Under the terms of the US and Russian brokered deal, regime and rebel forces are required to cease hostilities at midnight on Saturday.
Russia’s defence ministry said on Wednesday that it had decreased the intensity of its air strikes in areas where local authorities and armed groups had “already submitted or are submitting declarations of willingness for a ceasefire and to begin talks on reconciliation.”
Sources on the ground suggested that Russian war planes were bombing at a diminished rate, but stressed that dozens of people were still dying everyday as a result of Moscow’s air strikes.

A girl carrying a toddler inspects damage, in a site hit by Russian airstrikes in Duma
“There are fewer attacks today but civilians are still dying,” said one Free Syrian Army commander in Idlib. “My men pulled a baby with no arms out of the rubble today.”
UN agencies are scaling up aid deliveries to besieged areas across Syria in an attempt to shore up the fragile prospects for peace. But confusion reigned on Wednesday night over the whereabouts of 21 tonnes of aid that had been over Deir Ezzor, an eastern city under Isil-blockade. While the UN’s most senior human rights official, Stephen O’Brian, initially said it had landed in the intended area, a spokesman later clarified that this may not have been the case.
“As you know, airdrops can be very challenging,” said Stephane Dujarric. “The pallets were dropped. They’re trying to reach local partners to ensure that the aid was received.”
Deir Ezzor, a largely government-held city of 200,000 people, links Isil’s de facto Syrian capital of Raqqa to territory it controls in neighbouring Iraq.

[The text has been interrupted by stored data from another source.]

This is an optimization exercise on Yosys and OpenROAD, whose aim is a short achievable clock period and few clock cycles per item, not a production implementation.
Only simulation tests tie the RTL to the original design; equivalence was not proved.
Power figures rest on the tool's default switching activity, not on a simulated workload.

==> flow/design.v <==
package rv_pkg;
    localparam int xlen        = 32;
    localparam int imem_depth  = 16;
    localparam int dmem_depth  = 16;
    localparam int imem_aw     = $clog2(imem_depth);
    localparam int dmem_aw     = $clog2(dmem_depth);
    localparam int queue_depth = 4;
    localparam int qptr_w      = $clog2(queue_depth);    
    typedef enum logic [6:0] {
        op_r      = 7'b0110011,
        op_imm    = 7'b0010011,
        op_load   = 7'b0000011,
        op_store  = 7'b0100011,
        op_branch = 7'b1100011,
        op_lui    = 7'b0110111,
        op_auipc  = 7'b0010111,
        op_jal    = 7'b1101111
    } opcode_e;
    typedef enum logic [1:0] {
        aop_add    = 2'b00,    
        aop_funct  = 2'b01,    
        aop_branch = 2'b10,    
        aop_pass   = 2'b11     
    } alu_op_e;
    typedef struct packed {
        logic    mem_rd;
        logic    mem_wr;
        logic    reg_wr;
        logic    wb_link;        
        logic    alu_src_imm;    
        alu_op_e alu_op;
        logic    branch;         
        logic    jump;
    } ctrl_t;
endpackage
module core_top (
    input  logic                       clk,
    input  logic                       rst,
    input  logic                       run,
    input  logic                       imem_we,
    input  logic [rv_pkg::imem_aw-1:0] imem_addr,
    input  logic [31:0]                imem_wdata,
    output logic                       retire_valid,
    output logic [rv_pkg::xlen-1:0]    retire_pc,
    output logic [4:0]                 retire_rd,
    output logic [rv_pkg::xlen-1:0]    retire_data,
    output logic                       retire_we
);
    localparam logic [6:0] OP_R     = 7'b0110011;
    localparam logic [6:0] OP_I     = 7'b0010011;
    localparam logic [6:0] OP_L     = 7'b0000011;
    localparam logic [6:0] OP_S     = 7'b0100011;
    localparam logic [6:0] OP_B     = 7'b1100011;
    localparam logic [6:0] OP_LUI   = 7'b0110111;
    localparam logic [6:0] OP_AUIPC = 7'b0010111;
    localparam logic [6:0] OP_JAL   = 7'b1101111;
    logic [31:0]   imem [16];
    logic [31:0]   dmem [16];
    logic [31:0]   xreg [32];        
    logic [511:0]  im;               
    logic [511:0]  im_eff;           
    logic [1023:0] rf;               
    logic        go;                 
    logic        ok;                 
    logic        rst_q;              
    logic        exec;
    logic        wq_en;              
    logic [3:0]  wq_addr;
    logic [31:0] wq_data;
    logic [31:0] pc, pc_s, pc_t;     
    logic [31:0] ir, ns_w, nt_w;     
    logic [31:0] opa, opb, opc;      
    always_comb begin
        for (int i = 0; i < 16; i++) begin
            im[i*32 +: 32]     = imem[i];
            im_eff[i*32 +: 32] = (wq_en && wq_addr == 4'(i)) ? wq_data : imem[i];
        end
        rf[31:0] = '0;
        for (int i = 1; i < 32; i++) begin
            rf[i*32 +: 32] = xreg[i];
        end
    end
    assign exec = go && ok;
    logic [6:0]  op;
    logic [2:0]  f3;
    logic [4:0]  rd;
    logic        is_r, is_i, is_l, is_s, is_b, is_lui, is_auipc, is_jal;
    logic        wr;
    logic [31:0] sum, diff, ld, result;
    logic        lt, eq, taken;
    logic        s_sum, s_diff, s_lt, s_xor, s_or, s_and;
    assign op       = ir[6:0];
    assign f3       = ir[14:12];
    assign rd       = ir[11:7];
    assign is_r     = (op == OP_R);
    assign is_i     = (op == OP_I);
    assign is_l     = (op == OP_L);
    assign is_s     = (op == OP_S);
    assign is_b     = (op == OP_B);
    assign is_lui   = (op == OP_LUI);
    assign is_auipc = (op == OP_AUIPC);
    assign is_jal   = (op == OP_JAL);
    assign wr       = (is_r || is_i || is_l || is_lui || is_auipc || is_jal) && (rd != 5'd0);
    assign sum  = opa + opb;
    assign diff = opa - opb;
    assign lt   = (opa[31] ^ opb[31]) ? opa[31] : diff[31];
    assign ld   = dmem[sum[5:2]];
    assign eq   = (opa == opc);
    assign taken = is_jal || (is_b && (eq ^ f3[0]));
    assign s_sum  = is_lui || is_auipc || ((is_i || (is_r && !ir[30])) && f3 == 3'b000);
    assign s_diff = is_r && ir[30] && f3 == 3'b000;
    assign s_lt   = (is_r || is_i) && f3 == 3'b010;
    assign s_xor  = (is_r || is_i) && f3 == 3'b100;
    assign s_or   = (is_r || is_i) && f3 == 3'b110;
    assign s_and  = (is_r || is_i) && f3 == 3'b111;
    assign result = ({32{s_sum}}  & sum)
                  | ({32{s_diff}} & diff)
                  | {31'b0, s_lt & lt}
                  | ({32{s_xor}}  & (opa ^ opb))
                  | ({32{s_or}}   & (opa | opb))
                  | ({32{s_and}}  & (opa & opb))
                  | ({32{is_l}}   & ld)
                  | ({32{is_jal}} & pc_s);
    logic [31:0] s_a, s_b, s_c, s_p4, s_pt, s_ws, s_wt;
    logic        s_fa, s_fb, s_fc;
    logic [31:0] t_a, t_b, t_c, t_p4, t_pt, t_ws, t_wt;
    logic        t_fa, t_fb, t_fc;
    logic [31:0] r_a, r_b, r_c, r_p4, r_pt, r_ws, r_wt;
    logic        r_fa, r_fb, r_fc;
    logic [31:0] pc_eff, ir_eff;
    logic        ir_good;
    next_cand u_s (
        .w (ns_w), .p (pc_s), .rf (rf), .rz (1'b0), .im (im), .rd_cur (rd), .wr_cur (wr),
        .a (s_a), .b (s_b), .c (s_c), .fa (s_fa), .fb (s_fb), .fc (s_fc),
        .p4 (s_p4), .pt (s_pt), .ws (s_ws), .wt (s_wt)
    );
    next_cand u_t (
        .w (nt_w), .p (pc_t), .rf (rf), .rz (1'b0), .im (im), .rd_cur (rd), .wr_cur (wr),
        .a (t_a), .b (t_b), .c (t_c), .fa (t_fa), .fb (t_fb), .fc (t_fc),
        .p4 (t_p4), .pt (t_pt), .ws (t_ws), .wt (t_wt)
    );
    assign pc_eff  = rst_q ? '0 : pc;
    assign ir_eff  = im_eff[{pc_eff[5:2], 5'b0} +: 32];
    assign ir_good = (ir == ir_eff);
    next_cand u_r (
        .w (ir), .p (pc_eff), .rf (rf), .rz (rst_q), .im (im_eff), .rd_cur (5'd0), .wr_cur (1'b0),
        .a (r_a), .b (r_b), .c (r_c), .fa (r_fa), .fb (r_fb), .fc (r_fc),
        .p4 (r_p4), .pt (r_pt), .ws (r_ws), .wt (r_wt)
    );
    logic        fwd_a, fwd_b, fwd_c;
    logic [31:0] oth_a, oth_b, oth_c;
    assign fwd_a = exec && (taken ? t_fa : s_fa);
    assign fwd_b = exec && (taken ? t_fb : s_fb);
    assign fwd_c = exec && (taken ? t_fc : s_fc);
    assign oth_a = exec ? (taken ? t_a : s_a) : r_a;
    assign oth_b = exec ? (taken ? t_b : s_b) : r_b;
    assign oth_c = exec ? (taken ? t_c : s_c) : r_c;
    always_ff @(posedge clk) begin
        opa <= fwd_a ? result : oth_a;
        opb <= fwd_b ? result : oth_b;
        opc <= fwd_c ? result : oth_c;
        if (exec) begin
            pc   <= taken ? pc_t : pc_s;
            pc_s <= taken ? t_p4 : s_p4;
            pc_t <= taken ? t_pt : s_pt;
            ir   <= taken ? nt_w : ns_w;
            ns_w <= taken ? t_ws : s_ws;
            nt_w <= taken ? t_wt : s_wt;
        end else begin
            pc   <= pc_eff;
            pc_s <= r_p4;
            pc_t <= r_pt;
            ir   <= ir_eff;
            ns_w <= r_ws;
            nt_w <= r_wt;
        end
        ok <= exec || ir_good;
    end
    always_ff @(posedge clk) begin
        go      <= run && !rst;
        rst_q   <= rst;
        wq_en   <= imem_we && !run;
        wq_addr <= imem_addr;
        wq_data <= imem_wdata;
    end
    always_ff @(posedge clk) begin
        for (int i = 0; i < 16; i++) begin
            if (wq_en && wq_addr == 4'(i)) begin
                imem[i] <= wq_data;
            end
        end
    end
    always_ff @(posedge clk) begin
        for (int i = 0; i < 16; i++) begin
            if (exec && is_s && sum[5:2] == 4'(i)) begin
                dmem[i] <= opc;
            end
        end
    end
    always_ff @(posedge clk) begin
        for (int i = 1; i < 32; i++) begin
            if (rst_q) begin
                xreg[i] <= '0;
            end else if (exec && wr && rd == 5'(i)) begin
                xreg[i] <= result;
            end
        end
    end
    always_ff @(posedge clk) begin
        retire_valid <= exec && !rst;
        retire_we    <= exec && wr && !rst;
        if (exec) begin
            retire_pc   <= pc;
            retire_rd   <= rd;
            retire_data <= is_s ? opc : result;
        end
    end
endmodule
module next_cand (
    input  logic [31:0]   w,
    input  logic [31:0]   p,
    input  logic [1023:0] rf,
    input  logic          rz,        
    input  logic [511:0]  im,
    input  logic [4:0]    rd_cur,
    input  logic          wr_cur,
    output logic [31:0]   a,
    output logic [31:0]   b,
    output logic [31:0]   c,
    output logic          fa,
    output logic          fb,
    output logic          fc,
    output logic [31:0]   p4,
    output logic [31:0]   pt,
    output logic [31:0]   ws,
    output logic [31:0]   wt
);
    logic [6:0]  op;
    logic [4:0]  rs1, rs2;
    logic        is_r, is_s, is_lui, is_auipc, is_jal;
    logic [31:0] r1, r2, imm, off;
    logic [5:0]  i4, it;
    assign op       = w[6:0];
    assign rs1      = w[19:15];
    assign rs2      = w[24:20];
    assign is_r     = (op == 7'b0110011);
    assign is_s     = (op == 7'b0100011);
    assign is_lui   = (op == 7'b0110111);
    assign is_auipc = (op == 7'b0010111);
    assign is_jal   = (op == 7'b1101111);
    assign r1 = rz ? '0 : rf[{rs1, 5'b0} +: 32];
    assign r2 = rz ? '0 : rf[{rs2, 5'b0} +: 32];
    always_comb begin
        if (is_s)                  imm = {{20{w[31]}}, w[31:25], w[11:7]};
        else if (is_lui || is_auipc) imm = {w[31:12], 12'b0};
        else                       imm = {{20{w[31]}}, w[31:20]};
        if (is_jal)                off = {{12{w[31]}}, w[19:12], w[20], w[30:21], 1'b0};
        else                       off = {{20{w[31]}}, w[7], w[30:25], w[11:8], 1'b0};
    end
    assign a  = is_auipc ? p : (is_lui ? '0 : r1);
    assign b  = is_r ? r2 : imm;
    assign c  = r2;
    assign fa = wr_cur && rs1 == rd_cur && !is_auipc && !is_lui;
    assign fb = wr_cur && rs2 == rd_cur && is_r;
    assign fc = wr_cur && rs2 == rd_cur;
    assign p4 = p + 32'd4;
    assign pt = p + off;
    assign i4 = p[5:0] + 6'd4;
    assign it = p[5:0] + off[5:0];
    assign ws = im[{i4[5:2], 5'b0} +: 32];
    assign wt = im[{it[5:2], 5'b0} +: 32];
endmodule
==> flow/run.sh <==
#!/bin/bash
# synth_recipe.tcl (not shown) runs the flow's synth.tcl, then flattens the netlist and writes it again
# the make line also repeats each setting of config.mk as NAME=value (left out here)
make -C /OpenROAD-flow-scripts/flow DESIGN_CONFIG=/design/flow/config.mk WORK_HOME=/design/flow/orfs CLKGATE_MAP_FILE= SYNTH_SCRIPT=/design/flow/synth_recipe.tcl finish
==> flow/config.mk <==
export PLATFORM = sky130hd
export DESIGN_NAME = core_top
export DESIGN_NICKNAME = core_top
export VERILOG_FILES = /design/flow/design.v
export SDC_FILE = /design/flow/constraint.sdc
export NUM_CORES = 4
export LEC_CHECK = 0
export ABC_CLOCK_PERIOD_IN_PS = 3000
export CAP_MARGIN = 20
export CORE_MARGIN = 2
export CORE_UTILIZATION = 40
export SETUP_SLACK_MARGIN = 5
export SLEW_MARGIN = 20
==> flow/constraint.sdc <==
create_clock -name core_clock -period 11.0 [get_ports {clk}]
set_input_delay 2.2000 -clock core_clock [delete_from_list [all_inputs] [get_ports {clk}]]
set_output_delay 2.2000 -clock core_clock [all_outputs]
set_load 0.01 [all_outputs]
==> results by group <==
Outcome
  • Status: failed layout checks
  • Layout check faults: capacitance limit, slew limit

Floorplan
  • CORE AREA: between 400000 and 500000 sq um
  • Core Rows: about 240
  • Initial Util: 0.401
  • Ports: approximately 110
  • Die height: 650 microns
  • Die footprint: 422000 sq um
  • Die width: 650 microns

Global route
  • Grt ovf: 0
  • GRT Overall Usage: 0.367
  • First-pass GRT wire length: ~1100 mm
  • Vias in the first global route: 137706
  • Largest net degree at the start of global routing: 171
  • Initial antenna violation count: 58

Place
  • IO buf count: 110
  • Placed cell area: between 150000 and 200000 sq um
  • Placed Cells: 19703
  • Pre-CTS WS: 4.70 ns
  • DP HPWL: approximately 500 mm
  • GPL Wtd Cong: roughly 1.0

Power and ir drop
  • VDD IR-drop max: 195 uV
  • Clock share of power: 0.326
  • Leak: around 65 nW
  • Cell Int Power: ~19 mW
  • Pwr dens: around 170 nW/um^2
  • Sw Ratio: 0.391
  • NetSw: between 10 and 15 mW
  • Flop pwr share: 0.348
  • Total Power: roughly 32 mW
  • Combinational power share: 0.326

Critical path
  • CP Launch Type: register
  • Worst path arrival time: roughly 7.2 ns
  • CP Capture Type: register
  • Setup CP Type: register to register
  • CP max FO: 14
  • WP data required: roughly 12 ns

STA
  • Fin. Hold Viols: 0
  • Hold_ws: ~0.47 ns
  • Slew @ Worst Pin: approximately 1.5 ns
  • RSZ-0062 raised after global routing: true
  • Fmax: 161 MHz
  • Clock Skew: between 0.08 and 0.09 ns
  • Final WS setup: approximately 4.8 ns
  • Final period utilization: 0.565
  • Count of final setup violators: 0
  • Slew HR: -0.0298
  • Setup TNS: 0 ns
  • Fin. max-slew vios: 3
  • Min Clock Period, post-route: a little over 6 ns

Detailed routing
  • DRC Markers: 0
  • Final ANT Viol Nets: 0
  • Vias: ~150k
  • WL final: 805 mm
  • Starting DRT DRC Count: about 27000
  • WL per Instance: between 30 and 40 microns
  • Vias per cell: around 7.3
  • First-pass DRT Iterations: 14

Clock tree
  • Number of H-tree levels: 5
  • Clock-pin slew of the registers on the worst-case setup and hold paths: around 0.070 ns
  • CTS tree: yes
  • CTS Root Buffer Type: clkbuf_16
  • Maximum clock path buffer count: 4
  • Clock Latency Late Sink: roughly 1.1 ns
  • Num CTS Buffers: ~290
  • CTS sink cnt: between 2000 and 2500

Finish
  • Seq. cell area: around 54000 sq um
  • Layout Nets: roughly 15000
  • Final Util: 0.442
  • Fin area: 184000 sq um
  • Largest registers: xreg (992), dmem (512), imem (512)
  • Layout area overhead: 10.2%
  • Max FFs per register: about 990
  • Multi-input logic area: 105000 sq um
  • Final cell count without fillers: just over 20000
  • Biggest register: xreg
  • Share of cells above drive strength 1: 0.255
  • # fillers: around 39000

Logic synthesis
  • Synthesized instance count: 15198
  • Synth area leader: mux4_2
  • Syn Area/Cell: about 11 sq um
  • Syn Std Cell Area: 167000 sq um
  • Number of synthesized register bits: roughly 2400
  • Count leader, synth: mux4_2
  • Library cells used by synthesis: approximately 120
  • Syn nets: 15432
  • Synth top cells by count: 2189 x mux4_2, 1831 x dfxtp_1, 1619 x nor2_1
  • Total of warnings raised by yosys: 5
  • Synth top area cells: mux4_2 30%, dfxtp_1 22%, edfxtp_1 11%, a211oi_1 5.1%, mux2i_1 3.9%
  • EDFF count, synth: between 500 and 600
  • Async set or reset register ratio after synthesis: 0
  • Share of the synthesized area in the top cell type: 0.296
  • Post-synthesis sequential area ratio: 0.325
  • Synth Flop Type: dfxtp_1

Run
  • Max Cap Violations: 1

Min path
  • Hold Path Class: register to register
-- final timing paths --
path / startpoint / slack [ns] / endpoint / cells past startpoint
max: wq_addr[0]$_DFF_P_ / 4.79 / ok$_DFF_P_ / 12
min: pc[6]$_DFF_P_ / 0.47 / retire_pc[6]$_DFFE_PP_ / 0
max reg2reg: wq_addr[0]$_DFF_P_ / 4.79 / ok$_DFF_P_ / 12
min reg2reg: pc[6]$_DFF_P_ / 0.47 / retire_pc[6]$_DFFE_PP_ / 0
-- kinds of logic after synthesis --
logic type	after synthesis	share of synthesized area
AOI/OAI and AO/OA	3728	0.156
adders and majority gates	194	0.0148
xor gates and xnor gates	243	0.0132
DFF	2415	0.325
buffers and inverters	2224	0.0541
and+or+nand+nor	3301	0.0848
muxes	3093	0.352
-- what timing repair did --
action | 4_1_cts | 5_1_grt
pin swaps | 1 | 10
endpoints found under the setup margin | 77 | 225
hold buffers | 0 | 0
gates resized for setup | 8 | 28
cloned | 1 | 5
setup buffers | 1 | 15
-- cells in the final DEF (no fill, tap or decap), drive strengths merged, types with 60 or more instances in the layout --
cell type,Yosys,layout
o22ai,117,117
nand2b,74,74
ha,188,188
a31oi,160,160
clkdlybuf4s50,0,110
mux2i,651,651
a22o,221,221
dfxtp,1831,1831
nand3,151,151
a21o,91,91
mux4,2189,2189
clkbuf,998,373
a2111oi,60,60
and3,63,63
inv,604,627
nor3,159,159
xor2,93,93
o21ai,458,458
diode,0,61
a21oi,661,661
mux2,253,253
a22oi,106,106
xnor2,150,150
buf,613,528
nand2,979,979
edfxtp,584,584
o211ai,137,137
clkinv,9,76
a211oi,1128,1128
a221oi,135,135
nor2,1633,1638
-- final cells by class --
cell class	instances	area share
diodes	61	0.000831
clock buffers	373	0.0432
clock inverters	140	0.0105
inverters	613	0.0127
multi-input cells	10565	0.570
flip-flops and latches	2415	0.296
well taps	5497	0.0374
repair buffers	638	0.0300
-- per-layer routing --
layer	vias to the layer above	track usage	share of wire
met2	13357	0.500	0.40
met4	38	0.250	0.085
met5	-	0	0.0012
met1	74039	0.464	0.35
li1	58286	-	-
met3	3293	0.163	0.16
-- power by group through the flow --
| stage | Sequential, mW | Combinational [mW] | Clock [mW] |
|---|---|---|---|
| 6_report | 11.1 | 10.4 | 10.4 |
| 5_1_grt | 11.0 | 10.6 | 10.7 |
| 4_1_cts | 11.0 | 9.93 | 10.3 |
| 3_5_place_dp | 11.1 | 9.91 | 0 |
| 3_3_place_gp | 11.1 | 9.87 | 0 |
| 2_1_floorplan | 10.2 | 6.87 | 0 |
-- critical path, stage by stage, from the launching register on --
cell      delay, ns
dfxtp_1        0.48
and3b_1        0.73
nand2_2        0.63
buf_4          0.48
buf_4          0.31
mux2i_1        0.33
mux2i_1        0.19
a221oi_1       0.97
xor2_1         0.48
o211ai_1       0.19
nor4_1         0.64
nand4_1        0.27
o41ai_2        0.39
Testbench counts, summed over its fixed seeds: cycles 18,564, instrs 13,124.

static timing again, ports no longer ideal:
The results above use ideal ports. As a check the final layout listed here was re-extracted and re-timed, cells and wires unchanged.
Step 1 (the two cells are an assumption about what drives the block):
set clk [get_ports {clk}]
set_driving_cell -lib_cell sky130_fd_sc_hd__clkbuf_16 $clk
set_driving_cell -lib_cell sky130_fd_sc_hd__buf_2 [delete_from_list [all_inputs] $clk]
Step 2 also shifts input and output timing later by t, the mid clock arrival at the registers, as if the neighbouring blocks saw the same clock.
Three values: no drivers, after step 1, after step 2; two values: the first two.
shift t [ns]: 1.102
setup WS [ns]: 4.787 / 4.787 / 4.787
hold WS [ns]: 0.471 / 0.471 / 0.471
latest minus earliest clock arrival (ns): 0.086 / 0.086
slew at the worst register clock pin (ns): 0.08 / 0.08
The setup slack of this run moves by 0.000 ns with the drivers and by 0.000 ns with both steps.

Residents say the regime is profiting from the siege by allowing merchants to sell goods at exorbitant prices and through extorting heavy bribes at city checkpoints. “If they’re not killing us with bombs, they’re pushing us to starvation,” said a refugee from Deir Ezzor, who gave his name as Ibrahim, now in Turkey after a 10-day escape from the city.
“The newspapers only talk about the governments in this war but it is us – the people – who are dying.”